> **Data section**
__________

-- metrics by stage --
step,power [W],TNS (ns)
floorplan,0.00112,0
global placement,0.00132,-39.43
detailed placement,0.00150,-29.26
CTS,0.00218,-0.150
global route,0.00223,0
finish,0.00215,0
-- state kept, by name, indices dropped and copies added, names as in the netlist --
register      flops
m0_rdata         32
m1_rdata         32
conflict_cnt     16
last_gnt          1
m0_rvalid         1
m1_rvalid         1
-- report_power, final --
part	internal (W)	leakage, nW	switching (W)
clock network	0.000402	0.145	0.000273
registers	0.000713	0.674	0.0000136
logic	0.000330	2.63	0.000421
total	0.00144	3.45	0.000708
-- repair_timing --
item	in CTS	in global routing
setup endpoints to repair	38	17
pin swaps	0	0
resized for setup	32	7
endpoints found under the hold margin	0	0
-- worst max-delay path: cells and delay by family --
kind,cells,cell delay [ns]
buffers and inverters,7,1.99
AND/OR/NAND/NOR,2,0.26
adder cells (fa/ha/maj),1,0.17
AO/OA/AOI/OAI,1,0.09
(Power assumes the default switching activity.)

__________

Take the material above and reproduce it word for word.

-- metrics by stage --
step,power [W],TNS (ns)
floorplan,0.00112,0
global placement,0.00132,-39.43
detailed placement,0.00150,-29.26
CTS,0.00218,-0.150
global route,0.00223,0
finish,0.00215,0
-- state kept, by name, indices dropped and copies added, names as in the netlist --
register      flops
m0_rdata         32
m1_rdata         32
conflict_cnt     16
last_gnt          1
m0_rvalid         1
m1_rvalid         1
-- report_power, final --
part	internal (W)	leakage, nW	switching (W)
clock network	0.000402	0.145	0.000273
registers	0.000713	0.674	0.0000136
logic	0.000330	2.63	0.000421
total	0.00144	3.45	0.000708
-- repair_timing --
item	in CTS	in global routing
setup endpoints to repair	38	17
pin swaps	0	0
resized for setup	32	7
endpoints found under the hold margin	0	0
-- worst max-delay path: cells and delay by family --
kind,cells,cell delay [ns]
buffers and inverters,7,1.99
AND/OR/NAND/NOR,2,0.26
adder cells (fa/ha/maj),1,0.17
AO/OA/AOI/OAI,1,0.09
(Power assumes the default switching activity.)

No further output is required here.